# [TASK OBJECTIVE]
Print, in exact form, the lines below from the one containing "grt_util_all_layers_pct = 36.3" through the one containing "dr.pass1.iters = 7", and omit all others.

[Saved data entries]
╔══

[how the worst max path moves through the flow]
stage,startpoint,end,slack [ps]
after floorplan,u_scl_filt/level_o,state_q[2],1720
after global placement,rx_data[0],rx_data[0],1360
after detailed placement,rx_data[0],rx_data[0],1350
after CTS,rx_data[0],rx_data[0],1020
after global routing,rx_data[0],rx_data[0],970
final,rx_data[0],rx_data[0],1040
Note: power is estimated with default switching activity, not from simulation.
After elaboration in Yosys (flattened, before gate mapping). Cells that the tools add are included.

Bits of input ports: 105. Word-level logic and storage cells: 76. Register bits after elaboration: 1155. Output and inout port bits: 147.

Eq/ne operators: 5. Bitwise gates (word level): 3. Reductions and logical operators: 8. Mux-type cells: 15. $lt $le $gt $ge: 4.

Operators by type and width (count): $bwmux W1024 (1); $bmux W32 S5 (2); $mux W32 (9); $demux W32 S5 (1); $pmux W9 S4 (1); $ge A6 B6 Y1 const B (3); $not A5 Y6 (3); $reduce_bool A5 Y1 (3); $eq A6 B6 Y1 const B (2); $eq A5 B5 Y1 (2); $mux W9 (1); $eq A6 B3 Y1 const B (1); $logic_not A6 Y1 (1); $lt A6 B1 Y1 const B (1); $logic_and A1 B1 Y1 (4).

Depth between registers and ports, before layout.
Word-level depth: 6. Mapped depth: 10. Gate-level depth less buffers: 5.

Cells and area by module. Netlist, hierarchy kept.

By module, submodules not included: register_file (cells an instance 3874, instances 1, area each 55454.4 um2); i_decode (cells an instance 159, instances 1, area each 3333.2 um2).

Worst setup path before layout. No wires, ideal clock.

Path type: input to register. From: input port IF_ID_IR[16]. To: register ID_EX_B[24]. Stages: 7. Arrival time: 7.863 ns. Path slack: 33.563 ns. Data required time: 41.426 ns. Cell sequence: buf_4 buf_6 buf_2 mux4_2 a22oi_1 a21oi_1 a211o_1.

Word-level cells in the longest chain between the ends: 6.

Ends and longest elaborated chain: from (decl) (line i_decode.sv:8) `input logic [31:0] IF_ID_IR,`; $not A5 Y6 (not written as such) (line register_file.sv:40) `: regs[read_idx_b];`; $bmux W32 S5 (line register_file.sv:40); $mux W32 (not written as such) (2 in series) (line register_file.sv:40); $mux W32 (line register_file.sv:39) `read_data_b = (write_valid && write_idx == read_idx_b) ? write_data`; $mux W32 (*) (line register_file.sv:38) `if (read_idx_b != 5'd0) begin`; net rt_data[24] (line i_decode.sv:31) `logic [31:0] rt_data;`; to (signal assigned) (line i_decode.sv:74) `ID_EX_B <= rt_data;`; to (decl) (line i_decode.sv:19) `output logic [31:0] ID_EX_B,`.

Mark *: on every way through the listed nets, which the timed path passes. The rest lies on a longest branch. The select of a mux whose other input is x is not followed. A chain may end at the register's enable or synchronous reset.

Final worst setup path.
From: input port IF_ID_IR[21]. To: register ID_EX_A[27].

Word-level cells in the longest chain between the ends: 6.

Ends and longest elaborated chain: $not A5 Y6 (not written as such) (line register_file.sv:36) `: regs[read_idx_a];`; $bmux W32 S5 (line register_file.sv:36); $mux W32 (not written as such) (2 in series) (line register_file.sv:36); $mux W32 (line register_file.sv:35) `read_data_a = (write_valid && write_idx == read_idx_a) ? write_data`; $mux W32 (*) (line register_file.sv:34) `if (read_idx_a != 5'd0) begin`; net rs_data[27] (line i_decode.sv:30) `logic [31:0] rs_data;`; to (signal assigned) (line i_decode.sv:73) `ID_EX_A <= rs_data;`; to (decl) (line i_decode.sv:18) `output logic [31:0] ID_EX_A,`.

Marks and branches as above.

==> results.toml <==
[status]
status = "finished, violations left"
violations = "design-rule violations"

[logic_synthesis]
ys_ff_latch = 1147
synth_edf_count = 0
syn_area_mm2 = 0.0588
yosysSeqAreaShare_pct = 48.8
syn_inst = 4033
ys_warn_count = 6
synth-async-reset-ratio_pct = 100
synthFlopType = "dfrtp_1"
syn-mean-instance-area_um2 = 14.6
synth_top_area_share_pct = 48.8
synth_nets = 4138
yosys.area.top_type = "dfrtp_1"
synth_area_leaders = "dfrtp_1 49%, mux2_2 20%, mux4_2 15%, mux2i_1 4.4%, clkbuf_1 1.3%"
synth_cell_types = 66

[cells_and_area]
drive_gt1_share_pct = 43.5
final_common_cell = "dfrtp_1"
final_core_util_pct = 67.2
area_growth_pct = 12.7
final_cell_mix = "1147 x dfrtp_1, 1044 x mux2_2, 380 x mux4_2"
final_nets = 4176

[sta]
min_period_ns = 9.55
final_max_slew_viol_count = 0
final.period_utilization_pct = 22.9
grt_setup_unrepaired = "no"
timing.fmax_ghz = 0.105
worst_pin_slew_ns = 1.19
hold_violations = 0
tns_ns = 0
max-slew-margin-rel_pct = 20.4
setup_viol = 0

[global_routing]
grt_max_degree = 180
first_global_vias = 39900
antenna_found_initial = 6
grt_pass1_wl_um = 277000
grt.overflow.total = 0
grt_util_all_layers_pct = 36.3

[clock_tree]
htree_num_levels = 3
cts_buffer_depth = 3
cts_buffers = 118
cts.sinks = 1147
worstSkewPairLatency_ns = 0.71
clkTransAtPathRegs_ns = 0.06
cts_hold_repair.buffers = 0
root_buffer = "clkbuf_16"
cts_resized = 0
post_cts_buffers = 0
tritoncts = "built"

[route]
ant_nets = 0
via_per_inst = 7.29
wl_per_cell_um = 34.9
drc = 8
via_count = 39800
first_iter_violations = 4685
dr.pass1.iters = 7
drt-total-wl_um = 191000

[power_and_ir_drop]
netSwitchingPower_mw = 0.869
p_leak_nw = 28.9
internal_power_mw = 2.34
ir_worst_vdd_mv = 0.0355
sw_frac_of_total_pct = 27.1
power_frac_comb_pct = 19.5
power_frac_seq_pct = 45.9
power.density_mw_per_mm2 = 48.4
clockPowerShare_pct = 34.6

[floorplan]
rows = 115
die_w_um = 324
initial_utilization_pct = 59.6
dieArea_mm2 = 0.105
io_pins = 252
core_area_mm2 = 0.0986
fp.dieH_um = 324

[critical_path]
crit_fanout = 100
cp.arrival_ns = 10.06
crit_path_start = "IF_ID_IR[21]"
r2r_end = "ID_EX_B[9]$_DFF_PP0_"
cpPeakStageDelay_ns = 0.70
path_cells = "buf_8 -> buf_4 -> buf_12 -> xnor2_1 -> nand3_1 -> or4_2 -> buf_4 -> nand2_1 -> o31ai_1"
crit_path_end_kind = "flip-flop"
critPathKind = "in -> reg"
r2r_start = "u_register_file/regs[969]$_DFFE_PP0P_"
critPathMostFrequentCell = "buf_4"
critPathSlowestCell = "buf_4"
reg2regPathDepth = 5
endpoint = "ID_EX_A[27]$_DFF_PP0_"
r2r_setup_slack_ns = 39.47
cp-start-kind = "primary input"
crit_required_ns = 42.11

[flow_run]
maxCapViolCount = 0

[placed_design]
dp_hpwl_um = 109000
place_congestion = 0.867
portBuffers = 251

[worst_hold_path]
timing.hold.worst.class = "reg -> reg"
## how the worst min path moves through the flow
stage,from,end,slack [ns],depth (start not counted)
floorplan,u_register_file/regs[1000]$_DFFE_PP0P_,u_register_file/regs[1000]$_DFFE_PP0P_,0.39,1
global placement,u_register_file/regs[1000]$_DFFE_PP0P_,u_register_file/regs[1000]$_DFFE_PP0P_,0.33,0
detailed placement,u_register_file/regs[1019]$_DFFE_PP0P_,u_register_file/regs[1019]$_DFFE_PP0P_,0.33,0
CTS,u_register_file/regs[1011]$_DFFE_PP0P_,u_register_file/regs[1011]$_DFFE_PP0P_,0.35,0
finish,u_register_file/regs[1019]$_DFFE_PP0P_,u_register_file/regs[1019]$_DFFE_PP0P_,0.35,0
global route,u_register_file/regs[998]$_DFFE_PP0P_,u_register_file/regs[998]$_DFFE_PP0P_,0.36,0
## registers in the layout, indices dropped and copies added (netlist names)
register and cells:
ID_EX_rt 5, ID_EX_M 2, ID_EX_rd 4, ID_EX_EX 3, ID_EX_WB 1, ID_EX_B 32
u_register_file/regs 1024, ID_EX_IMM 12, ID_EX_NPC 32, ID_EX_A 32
File: config.mk
export PLATFORM = sky130hd
export DESIGN_NAME = addr_mode_sequencer
export DESIGN_NICKNAME = d
export VERILOG_FILES = /design/src/rtl/addr_seq_pkg.sv /design/src/rtl/addr_seq_decode.sv /design/src/rtl/addr_mode_sequencer.sv
export SDC_FILE = /design/constraint.sdc
export NUM_CORES = 1
export LEC_CHECK = 0
export ABC_AREA = 1
export BUFFER_PORTS_ARGS = -buffer_cell sky130_fd_sc_hd__buf_2
export CAP_MARGIN = 10
export CORE_UTILIZATION = 53
export CTS_CLUSTER_SIZE = 28
export DETAILED_ROUTE_END_ITERATION = 7
export PLACE_DENSITY = 0.84
export SLEW_MARGIN = 20
export SYNTH_ARGS = -nofsm -noshare
export SYNTH_HDL_FRONTEND = slang
export SYNTH_SLANG_ARGS = --single-unit
export TNS_END_PERCENT = 20
File: constraint.sdc
create_clock -name CLK -period 2.9 [get_ports CLK]
set_clock_uncertainty 0.1 [all_clocks]
set_input_delay 0.145 -clock CLK [delete_from_list [all_inputs] [get_ports CLK]]
set_output_delay 0.145 -clock CLK [all_outputs]
set_load 0.02 [all_outputs]
File: src/rtl/addr_seq_pkg.sv
// Shared encodings for the addressing-mode sequencer: mode codes, FSM states,
// per-step address-generator control words and bus-address select codes.
package addr_seq_pkg;

  typedef enum logic [3:0] {
    MODE_ABS         = 4'd0,
    MODE_ABS_X       = 4'd1,
    MODE_ABS_Y       = 4'd2,
    MODE_DP          = 4'd3,
    MODE_DP_X        = 4'd4,
    MODE_DP_Y        = 4'd5,
    MODE_ABS_LONG    = 4'd6,
    MODE_DP_IND      = 4'd7,
    MODE_DP_IND_Y    = 4'd8,
    MODE_DP_IND_LONG = 4'd9,
    MODE_STK_REL     = 4'd10
  } mode_e;

  typedef enum logic [3:0] {
    ST_IDLE, ST_FAL, ST_FAH, ST_FAB, ST_DPO, ST_SRO, ST_DPX,
    ST_PTL, ST_PTH, ST_PTB, ST_IXL, ST_IXH, ST_FIN
  } state_e;

  // ADDR_CTRL = {AALCtrl[2:0], AAHCtrl[2:0], ABSCtrl[1:0]}
  localparam logic [7:0] CTL_NONE = 8'h00;
  localparam logic [7:0] CTL_FAL  = 8'h43;
  localparam logic [7:0] CTL_FAH  = 8'h08;
  localparam logic [7:0] CTL_FAB  = 8'h01;
  localparam logic [7:0] CTL_DPO  = 8'hB4;
  localparam logic [7:0] CTL_SRO  = 8'hB7;
  localparam logic [7:0] CTL_DPX  = 8'h90;
  localparam logic [7:0] CTL_IXL  = 8'h20;
  localparam logic [7:0] CTL_IXH  = 8'h04;

  localparam logic [2:0] LPC_NONE = 3'b000;
  localparam logic [2:0] LPC_INC  = 3'b001;

  localparam logic [1:0] SRC_PC = 2'b00;  // program counter
  localparam logic [1:0] SRC_DX = 2'b01;  // DX + ADDR_OFS
  localparam logic [1:0] SRC_AB = 2'b10;  // {AB, AA}

  localparam logic [1:0] IDX_X = 2'b00;
  localparam logic [1:0] IDX_Y = 2'b01;

  // First step of each legal mode; illegal codes jump straight to FIN.
  function automatic state_e first_state(input logic [3:0] mode);
    state_e s;
    case (mode)
      MODE_ABS, MODE_ABS_X, MODE_ABS_Y, MODE_ABS_LONG:                  s = ST_FAL;
      MODE_DP, MODE_DP_X, MODE_DP_Y, MODE_DP_IND, MODE_DP_IND_Y,
      MODE_DP_IND_LONG:                                                 s = ST_DPO;
      MODE_STK_REL:                                                     s = ST_SRO;
      default:                                                          s = ST_FIN;
    endcase
    return s;
  endfunction

  function automatic logic mode_legal(input logic [3:0] mode);
    return (mode <= 4'd10);
  endfunction

endpackage

File: src/rtl/addr_seq_decode.sv
// Combinational step ROM: maps the sequencer state to the generator control
// word, PC load, and bus-address select/offset for that cycle.
module addr_seq_decode
  import addr_seq_pkg::*;
(
  input  state_e      state,
  output logic [7:0]  addr_ctrl,
  output logic [2:0]  load_pc,
  output logic [1:0]  addr_src,
  output logic [1:0]  addr_ofs
);

  // One row per state; idle values are the defaults.
  always_comb begin
    addr_ctrl = CTL_NONE;
    load_pc   = LPC_NONE;
    addr_src  = SRC_PC;
    addr_ofs  = 2'd0;
    case (state)
      ST_FAL: begin addr_ctrl = CTL_FAL; load_pc = LPC_INC; end
      ST_FAH: begin addr_ctrl = CTL_FAH; load_pc = LPC_INC; end
      ST_FAB: begin addr_ctrl = CTL_FAB; load_pc = LPC_INC; end
      ST_DPO: begin addr_ctrl = CTL_DPO; load_pc = LPC_INC; end
      ST_SRO: begin addr_ctrl = CTL_SRO; load_pc = LPC_INC; end
      // Direct-page indexing still addresses through DX; {AB,AA} is only
      // presented once the sequence reaches FIN.
      ST_DPX: begin addr_ctrl = CTL_DPX; addr_src = SRC_DX; end
      ST_PTL: begin addr_ctrl = CTL_FAL; addr_src = SRC_DX; addr_ofs = 2'd0; end
      ST_PTH: begin addr_ctrl = CTL_FAH; addr_src = SRC_DX; addr_ofs = 2'd1; end
      ST_PTB: begin addr_ctrl = CTL_FAB; addr_src = SRC_DX; addr_ofs = 2'd2; end
      ST_IXL: begin addr_ctrl = CTL_IXL; addr_src = SRC_AB; end
      ST_IXH: begin addr_ctrl = CTL_IXH; addr_src = SRC_AB; end
      ST_FIN: begin addr_src = SRC_AB; end
      default: ;
    endcase
  end

endmodule

File: src/rtl/addr_mode_sequencer.sv
// Moore FSM sequencing the 65C816 address generator through one operand
// address calculation; DONE marks the cycle AA/AB hold the effective address.
//
// START handshake: START is a request sampled on CLK edges with EN=1. It is
// accepted only when the FSM is in IDLE or FIN; MODE/WR are captured on that
// same edge. START in any other state is ignored and need not be held.
module addr_mode_sequencer
  import addr_seq_pkg::*;
(
  input  logic        CLK,
  input  logic        RST,
  input  logic        EN,
  input  logic        START,
  input  logic [3:0]  MODE,
  input  logic        WR,
  input  logic        E6502,
  input  logic        ALCARRY,
  output logic [7:0]  ADDR_CTRL,
  output logic [1:0]  IND_CTRL,
  output logic [2:0]  LOAD_PC,
  output logic [1:0]  ADDR_SRC,
  output logic [1:0]  ADDR_OFS,
  output logic        BUSY,
  output logic        DONE,
  output logic        ERR,
  output logic [3:0]  STATE_DBG
);

  state_e      state_q, state_d;
  logic [3:0]  mode_q;
  logic        wr_q;
  logic [1:0]  ind_q;
  logic        err_q;
  logic        accept;

  assign accept = EN && START && (state_q == ST_IDLE || state_q == ST_FIN);

  // State register; EN=0 freezes the sequence in place.
  always_ff @(posedge CLK or posedge RST) begin
    if (RST)     state_q <= ST_IDLE;
    else if (EN) state_q <= state_d;
  end

  // Mode, store flag, index select and error flag captured on acceptance.
  always_ff @(posedge CLK or posedge RST) begin
    if (RST) begin
      mode_q <= 4'd0;
      wr_q   <= 1'b0;
      ind_q  <= IDX_X;
      err_q  <= 1'b0;
    end else if (accept) begin
      mode_q <= MODE;
      wr_q   <= WR;
      ind_q  <= (MODE == MODE_ABS_Y || MODE == MODE_DP_Y || MODE == MODE_DP_IND_Y)
                ? IDX_Y : IDX_X;
      err_q  <= !mode_legal(MODE);
    end
  end

  // Next-state: walk the step list of the latched mode.
  always_comb begin
    state_d = state_q;
    case (state_q)
      ST_IDLE: if (START) state_d = first_state(MODE);
      ST_FAL:  state_d = ST_FAH;
      ST_FAH: begin
        case (mode_q)
          MODE_ABS_X, MODE_ABS_Y: state_d = ST_IXL;
          MODE_ABS_LONG:          state_d = ST_FAB;
          default:                state_d = ST_FIN;
        endcase
      end
      ST_FAB:  state_d = ST_FIN;
      ST_DPO: begin
        case (mode_q)
          MODE_DP_X, MODE_DP_Y:                             state_d = ST_DPX;
          MODE_DP_IND, MODE_DP_IND_Y, MODE_DP_IND_LONG:      state_d = ST_PTL;
          default:                                          state_d = ST_FIN;
        endcase
      end
      ST_SRO:  state_d = ST_FIN;
      ST_DPX:  state_d = ST_FIN;
      ST_PTL:  state_d = ST_PTH;
      ST_PTH: begin
        case (mode_q)
          MODE_DP_IND_Y:    state_d = ST_IXL;
          MODE_DP_IND_LONG: state_d = ST_PTB;
          default:          state_d = ST_FIN;
        endcase
      end
      ST_PTB:  state_d = ST_FIN;
      // In emulation, a load whose low-byte add did not carry needs no high fixup.
      ST_IXL:  state_d = (E6502 && !wr_q && !ALCARRY) ? ST_FIN : ST_IXH;
      ST_IXH:  state_d = ST_FIN;
      ST_FIN:  state_d = START ? first_state(MODE) : ST_IDLE;
      default: state_d = ST_IDLE;
    endcase
  end

  addr_seq_decode u_decode (
    .state     (state_q),
    .addr_ctrl (ADDR_CTRL),
    .load_pc   (LOAD_PC),
    .addr_src  (ADDR_SRC),
    .addr_ofs  (ADDR_OFS)
  );

  assign BUSY      = (state_q != ST_IDLE);
  assign DONE      = (state_q == ST_FIN);
  assign ERR       = DONE && err_q;
  assign IND_CTRL  = BUSY ? ind_q : IDX_X;
  assign STATE_DBG = state_q;

endmodule

==> run summary <==
Status: finished, final reports clean
Ant diodes: 0
#FFs+latches synth: 11
Layout cells sized above 1: 0.2402
Total I/O pin count: 35
Cell count after synthesis: 171
TritonCTS clock tree: yes
Synthesized cell area: 0.001011 mm^2
Endpoint arrival time on the critical path: 1530 ps
Clock latency at the later pin of the worst-skew pair: 260 ps
Yosys cell types: 21
Total number of H-tree levels: 1
Number of global-route vias before repair: 980
Top fanout value on the critical path: 6
CP dominant cell by count: inv_1
Average via count per standard cell: 4.969
Num CTS Buffers: 3
Per-instance average area after synthesis: 5.912 um^2
Root buffer cell: clkbuf_4
Critical path class: reg2out
Placed wire-length estimate: 2.006 mm
Number of DRC markers in iteration 0: 33
Required time at the worst-slack endpoint: 2650 ps
Buffers inserted by post-CTS timing repair: 0
Type of element launching the critical path: register
Capture point of the critical path: ADDR_CTRL[0]
Synthesis Warnings: 0
Hold depth: 3
Die height: 45.68 um
Share of the core filled with cells: 0.6801
Setup crit start: STATE_DBG[1]
Number of detailed-routing iterations run before antenna repair: 4
Number of hold violations in the final report: 0
Filler instances: 193
Detailed Route WL: 2.413 mm
Die Width: 45.68 um
Global route overflow: 0
Max-capacitance violation count: 0
Initial antenna violation count: 0
Min-Delay Path Class: in2reg
Area grow syn2layout: 18.69%
Fraction of the cycle the final worst path needs: 0.6113
VDD IR-drop max: 522.9 uV
End of the worst register-to-register path: wr_q
Final Net Count: 216
Pwr dens: 1200 mW/mm^2
Slowest cell on the critical path: dfrtp_1
Final ANT Viol Nets: 0
Global-route wire length before repair: 3.822 mm
Number of buffer cells added on primary ports: 31
Core area: 0.001764 mm^2
Wire length per cell after detailed routing: 10.54 um
Overall Global Routing Usage: 0.2506
Final TNS setup: 0 ps
Clock tree sinks: 11
DIE AREA: 0.002086 mm^2
Type of element capturing the critical path: output port
Initial core utilization: 0.5730
Total setup violations reported at the end of the flow: 0
Unrepaired setup endpoints after global routing: no
Maximum root-to-sink buffer count: 2
Leakage power of the design: 0.7365 nW
Weighted congestion at the end of routability-driven global placement: 0.7928
Most frequent cells in the layout: nand2_1, nor2_1, buf_2, inv_1, nand3_1
# rows: 15
Setup slack of the most critical reg-to-reg path: 1270 ps
Achievable clock frequency: 564.1 MHz
Total via count in the routed design: 1138
Maximum cell stage delay along the critical path: 460 ps
Most common library cell in the layout ignoring fill and taps: nand2_1
Worst flop-to-flop path startpoint: STATE_DBG[1]
Sequential fraction of the synthesis area: 0.2723
DRC errors left: 0
Largest net degree at the start of global routing: 15
Final worst path period need: 1773 ps
Critical Path, Cell by Cell: inv_1 -> nand2_1 -> nor2_1 -> inv_1 -> o211ai_1 -> buf_2
Slew Limit Fails: 0
Depth of the worst register-to-register path: 6
Clk slew on worst S/H paths: 70 ps
[layout make-up]
type,count,area [um^2],area share
flip-flops and latches,11,275.3,0.2294
well taps,25,31.28,0.02607
clock buffers,4,26.28,0.02190
multi-input cells,129,596.8,0.4974
repair buffers,32,165.2,0.1376
inverters,28,105.1,0.08759
[flip-flops by register name, indices dropped and copies added, names as in the netlist]
signal	count
STATE_DBG	4
ind_q	1
mode_q	4
wr_q	1
err_q	1
[routing by layer]
metal	up-vias	GRT usage	wire (um)
li1	589	-	-
met1	495	0.2854	1025
met2	45	0.4743	1205
met3	9	0.01587	133
met4	0	0.1030	48
met5	-	0	0
[cells in the mapped netlist, drive strengths merged]
library cell | number | area (um^2)
o211ai | 1 | 7.510
a21oi | 4 | 23.77
conb | 1 | 3.750
nand2 | 55 | 221.5
inv | 28 | 105.1
nand3 | 15 | 80.08
buf | 5 | 41.29
dfrtp | 11 | 275.3
o21ai | 15 | 97.59
a21boi | 2 | 15.01
nand4 | 1 | 6.260
nor2 | 33 | 133.9
[worst max-delay path: cells and delay by family, from the launching register on]
kind	cells	cell delay, ps
flops	1	460
simple gates	2	260
compound gates	1	100
buf+inv	3	440
[cell families after synthesis]
family / after synthesis / synth area share
other: 1 / 0.003709
AOI/OAI and AO/OA: 22 / 0.1423
DFF: 11 / 0.2723
and+or+nand+nor: 104 / 0.4369
buffers and inverters: 33 / 0.1448
[worst min path at each step]
| stage | from | to | slack, ps |
|---|---|---|---|
| final | WR | wr_q | 20 |
| after global routing | WR | wr_q | 50 |
| after CTS | WR | wr_q | 30 |
| after detailed placement | RST | mode_q[2] | 50 |
| after global placement | RST | mode_q[0] | 40 |
| after floorplan | RST | STATE_DBG[0] | -100 |
[stage by stage]
stage          cell area (um^2)  hold slack [ps]  power, mW  worst slack [ps]  cells
3_5_place_dp               1164            50.87      1.331              1270    224
2_1_floorplan              1018           -102.6      1.071              1269    173
4_1_cts                    1200            25.39      1.435              1134    229
3_3_place_gp               1164            44.90      1.294              1363    224
6_report                   1200            18.77      1.440              1127    229
5_1_grt                    1200            54.59      1.577              1012    229
[power by group]
part | internal, mW | total, mW | switching [mW]
Clock | 0.0532 | 0.103 | 0.0495
Combinational | 0.323 | 1.02 | 0.694
Sequential | 0.225 | 0.320 | 0.0947
[what timing repair did]
item	CTS	global route
setup endpoints to repair	0	0
hold endpoints to repair	11	0
hold buffers	1	0
resized for setup	0	0
(Power assumes the default switching activity.)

╚══

# [TASK SOLUTION]
grt_util_all_layers_pct = 36.3

[clock_tree]
htree_num_levels = 3
cts_buffer_depth = 3
cts_buffers = 118
cts.sinks = 1147
worstSkewPairLatency_ns = 0.71
clkTransAtPathRegs_ns = 0.06
cts_hold_repair.buffers = 0
root_buffer = "clkbuf_16"
cts_resized = 0
post_cts_buffers = 0
tritoncts = "built"

[route]
ant_nets = 0
via_per_inst = 7.29
wl_per_cell_um = 34.9
drc = 8
via_count = 39800
first_iter_violations = 4685
dr.pass1.iters = 7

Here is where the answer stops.